Professor Timothy A. Cross stands in front of the Mag Lab's 900-megahertz magnet.

Beating the flu has always been tough, but it has gotten even more difficult in recent years. Two of the four antiviral drugs used to treat a nasty case of the influenza A virus no longer work.

Fortunately, scientists at the National High Magnetic Field Laboratory and Institute of Molecular Biophysics at Florida State University and researchers at Brigham Young University in Utah are close to understanding why these drugs have become less effective — and how new drugs might take their place. Their findings appear this week in the journal Science.

"Resistance to drugs is a fundamental problem that develops from their misuse, overuse and underuse," said Timothy A. Cross, the Earl Frieden Professor of Chemistry and Biochemistry at Florida State and director of the Magnet Lab's Nuclear Magnetic Resonance Program, as well as one of the Science article's senior authors. Compounding the problem is that "the development of new drugs to take their place is a decade-long process with infrequent success."

The two drugs no longer recommended by the U.S. Centers for Disease Control — amantadine (brand names Symadine and Symmetrel) and rimantadine (Flumadine) — have been used to fight the flu since 1969. For decades, they worked by preventing an essential protein function during viral infection of healthy cells. The protein, called the M2 channel, plays a key role in the virus' ability to reproduce. But the M2 channel mutated just enough to allow the virus to resist both drugs.

"Our work provides a blueprint on how protons are moved through a passageway inside the M2 channel," said Huan-Xiang Zhou, an FSU physics professor and the other senior co-author of the Science article. Interfering with that passageway is "an obvious route for drug development."

To study the M2 channel, researchers enlisted the help of one of the magnet lab's crown jewels: the 900-megahertz, nuclear magnetic resonance magnet. The 40-ton magnet was used to map the protein's structure by giving it the equivalent of an MRI scan. The detailed images allowed the research groups of Cross and Zhou to chart the tiniest, previously unknown aspects of the protein's atomic structure.

"Now that we have a much more refined view of M2 — going all the way down to the atomic level, the level that includes protons going through the channel — we can draw conclusions about how to block it," said David Busath, a biophysicist at Brigham Young University and a co-author of the Science paper.

Busath and his team have already begun screening millions of compounds, looking for drugs that will bind to the channel and block its reproductive role.

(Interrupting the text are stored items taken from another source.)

<file path="src/rtl/ctrl_unit.sv">
// Multicycle sequencer for the QISP core: fetch/decode/exec/mem/write-back control,
// queue front pointer and STOP/resume halt. Optional retired counter: CTRL_PERF_CNT_EN.
module ctrl_unit (
  input  logic        clk,
  input  logic        rst,
  input  logic        mem_ready,
  input  logic        is_stop,
  input  logic        op_type,
  input  logic [1:0]  sel_d,
  input  logic        rd_is_front,
  input  logic        q_dir,
  input  logic [3:0]  qp_data,
  input  logic        run,
  output logic        mem_req,
  output logic        mem_we,
  output logic        addr_sel,
  output logic        ir_load,
  output logic        alu_en,
  output logic        rf_we,
  output logic        pc_inc,
  output logic        pc_load,
  output logic [3:0]  q_front,
  output logic        halted,
  output logic [15:0] retired
);

  localparam int unsigned QW = 4;
  localparam int unsigned RW = 16;
  localparam logic [1:0] SEL_REG = 2'b00;
  localparam logic [1:0] SEL_QP  = 2'b01;

  typedef enum logic [2:0] {
    IDLE   = 3'd0,
    FETCH  = 3'd1,
    DECODE = 3'd2,
    EXEC   = 3'd3,
    MEM    = 3'd4,
    WB     = 3'd5,
    HALT   = 3'd6
  } state_t;

  state_t     state;
  logic       pc_inc_r;
  logic       store_c;
  logic [2:0] wb_strb_c;

  assign store_c   = (sel_d == SEL_QP);
  // {rf_we, pc_inc, pc_load} to present while in WB
  assign wb_strb_c = {(sel_d == SEL_REG), ~sel_d[1], sel_d[1]};

  // Acceptance-qualified pulses are combinational; reset suppresses them
  assign ir_load = ~rst & (state == FETCH) & mem_ready;
  assign pc_inc  = pc_inc_r
                 | (~rst & (state == MEM) & mem_ready & store_c)
                 | (~rst & (state == HALT) & run);

  // State register with Moore outputs registered from the next state
  always_ff @(posedge clk) begin
    if (rst) begin
      state    <= IDLE;
      q_front  <= QW'(0);
      mem_req  <= 1'b0;
      mem_we   <= 1'b0;
      addr_sel <= 1'b0;
      alu_en   <= 1'b0;
      rf_we    <= 1'b0;
      pc_inc_r <= 1'b0;
      pc_load  <= 1'b0;
      halted   <= 1'b0;
    end else begin
      mem_req  <= 1'b0;
      mem_we   <= 1'b0;
      addr_sel <= 1'b0;
      alu_en   <= 1'b0;
      rf_we    <= 1'b0;
      pc_inc_r <= 1'b0;
      pc_load  <= 1'b0;
      halted   <= 1'b0;
      unique case (state)
        IDLE: begin
          state   <= FETCH;
          mem_req <= 1'b1;
        end
        FETCH: begin
          if (mem_ready) begin
            state <= DECODE;
          end else begin
            mem_req <= 1'b1;
          end
        end
        DECODE: begin
          if (is_stop) begin
            state  <= HALT;
            halted <= 1'b1;
          end else begin
            state  <= EXEC;
            alu_en <= 1'b1;
          end
        end
        EXEC: begin
          if (op_type) begin
            state    <= MEM;
            mem_req  <= 1'b1;
            addr_sel <= 1'b1;
            mem_we   <= store_c;
          end else begin
            state                       <= WB;
            {rf_we, pc_inc_r, pc_load}  <= wb_strb_c;
          end
        end
        MEM: begin
          if (mem_ready && store_c) begin
            state   <= FETCH;
            mem_req <= 1'b1;
          end else if (mem_ready) begin
            state                       <= WB;
            {rf_we, pc_inc_r, pc_load}  <= wb_strb_c;
          end else begin
            mem_req  <= 1'b1;
            addr_sel <= 1'b1;
            mem_we   <= store_c;
          end
        end
        WB: begin
          state   <= FETCH;
          mem_req <= 1'b1;
          if (sel_d == SEL_QP) begin
            q_front <= qp_data;
          end else if ((sel_d == SEL_REG) && rd_is_front) begin
            q_front <= q_dir ? q_front - QW'(1) : q_front + QW'(1);
          end
        end
        HALT: begin
          if (run) begin
            state   <= FETCH;
            mem_req <= 1'b1;
          end else begin
            halted <= 1'b1;
          end
        end
        default: state <= IDLE;
      endcase
    end
  end

`ifdef CTRL_PERF_CNT_EN
  logic retire_c;

  assign retire_c = (state == WB) || ((state == MEM) && mem_ready && store_c);

  // Retired-instruction counter, wraps naturally
  always_ff @(posedge clk) begin
    if (rst) begin
      retired <= RW'(0);
    end else if (retire_c) begin
      retired <= retired + RW'(1);
    end
  end
`else
  assign retired = RW'(0);
`endif

endmodule
</file>
<file path="config.mk">
export PLATFORM = sky130hd
export DESIGN_NAME = ctrl_unit
export DESIGN_NICKNAME = d
export VERILOG_FILES = /design/src/rtl/ctrl_unit.sv
export SDC_FILE = /design/constraint.sdc
export NUM_CORES = 1
export LEC_CHECK = 0
export CORE_MARGIN = 8
export CORE_UTILIZATION = 45
export DETAILED_ROUTE_END_ITERATION = 10
export PLACE_DENSITY = 0.83
export SYNTH_ARGS = -nofsm -noshare
export SYNTH_HDL_FRONTEND = slang
export SYNTH_SLANG_ARGS = --single-unit
</file>
<file path="constraint.sdc">
create_clock -name clk -period 3.36 [get_ports clk]
set_input_delay 0.672 -clock clk [delete_from_list [all_inputs] [get_ports clk]]
set_output_delay 0.672 -clock clk [all_outputs]
set_load 0.05 [all_outputs]
</file>
==> flow_summary.toml <==
[yosys]
synth_edf_count = 0
ys_top_cells_by_area = "dfxtp_1, buf_4, nor2_1"
seq_area_frac_synth_pct = 30.2
syn_avg_cell_area_sq_um = 8.21
ys_types = 42
ys.flop_type = "dfxtp_1"
synth_common_cells = "buf_4, dfxtp_1, nor2_1, nand2_1, inv_1"
synth_top_area_share_pct = 30.2
synth_top_area_cell = "dfxtp_1"
ys_ff_latch = 15
syn_area_sq_um = 993
synthArstFlopShare_pct = 0
synthCells = 121
synth_warnings = 0
yosysMostFrequentCell = "buf_4"

[critical_path]
reg2reg_from = "state[2]"
required_ns = 2.69
cp.arrival_ns = 2.12
critPathCapture = "pc_inc"
reg2regPathDepth = 4
critical_path.max_fanout = 7
cp_slowest_cell = "clkdlybuf4s50_1"
end_kind = "output port"
rrSetupSlack_ns = 1.61
crit_start = "sel_d[0]"
cpPeakStageDelay_ns = 0.55
path_cells = "clkdlybuf4s50_1, nor2b_1, buf_4, nand2_1, o21ai_0, a31o_2, buf_12"
timing.rr.end = "pc_inc_r"
crit_type = "in2out"
cp-start-kind = "input port"

[timing]
slew_headroom_pct = 61.2
rsz0062_at_grt = "false"
slew_viol_final = 0
skew_ns = 0.00318
holdWs_ns = 0.515
fin_crit_sh_pct = 83.1
finalCriticalPeriod_ns = 2.79
final-hold-violation-count = 0
worst_pin_slew_ns = 0.581
fmax_mhz = 358
final.setup.tns_ns = 0
finalSetupViolations = 0
setup_ws_ns = 0.566

[floorplan]
fp.dieW_um = 63.0
ioPinCount = 43
die_y_um = 63.0
rows = 17
start_util_pct = 46.2
core_area_sq_um = 2150
die-area_sq_um = 3970

[drt]
ant_nets = 0
drcViolationCount = 0
finalWirelength_um = 2400
wire_per_inst_um = 13.7
viasPerCell = 5.01
drtIter0Drc = 18
first_pass_iters = 4
vias = 877

[global_route]
grt_pass1_vias = 930
met1_usage_pct = 13.1
antenna_found_initial = 0
grtUsageMet2_pct = 20.9
grt_util_met3_pct = 4.84
grt_overflow = 0
grtUsageTotal_pct = 12.2
grt_pass1_wl_um = 4140
top_usage_layer = "met2"
grt_max_degree = 19

[pwr]
p_leak_nw = 0.492
peakVddDrop_v = 0.000332
power_density_nw_per_um2 = 458

[clock_network]
cts_setup_buffers = 0
cts_max_level = 1
clk_pin_slew_ns = 0.09
cts_root_buf = "clkbuf_4"
clock_sinks = 15
ctsHoldBuffers = 0
cts_resized = 0
cts_buffers = 3
clk_path_buf_depth = 2
cts_tree = "built"
insertion_delay_ns = 0.28

[outcome]
status = "finished, final reports clean"

[final_layout]
multiInputGateArea_sq_um = 586
areaGrowthSynthToFinish_pct = 27.3
drive_above_1_share_pct = 8.16
fill_cells = 216
diodes = 0
postLayoutCoreUtil_pct = 58.9
regArea_sq_um = 300
fin_cells = 175
nets = 165

[placed_design]
dpl_worst_slack_ns = 0.608
portBuffers = 26
dp_cells = 171
place.gp.congestion = 0.856
dp_hpwl_um = 1840

[hold_path]
hold_class = "reg2reg"

[run]
max_cap_viol_count = 0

And FSU "has been awarded two patents for drug screening," Cross said. "We'll continue to use the 900-megahertz magnet for these drug-screening activities."

As to why the longtime flu drugs have become ineffective, the massive misuse of amantadine in poultry may have played a role, Cross said.

In the West, amantadine can only be given to humans. But starting in 2005, the Chinese began feeding it to chickens and other poultry to prevent them from getting avian flu. In all, China administered 2.6 billion doses of amantadine to its domestic birds.

"It's terrible to utilize these miracle drugs that can save thousands, if not millions, of lives and dramatically reduce hospitalizations in that fashion," Cross said.

The flu project headed up by Cross, Zhou and Busath is paid for by a 10-year, multimillion-dollar grant from the National Institutes of Health. Additional contributors to the Science article are lead author Mukesh Sharma, Myunggi Yi, Hao Dong and Huajun Qin, all of FSU, and Emily Peterson of BYU.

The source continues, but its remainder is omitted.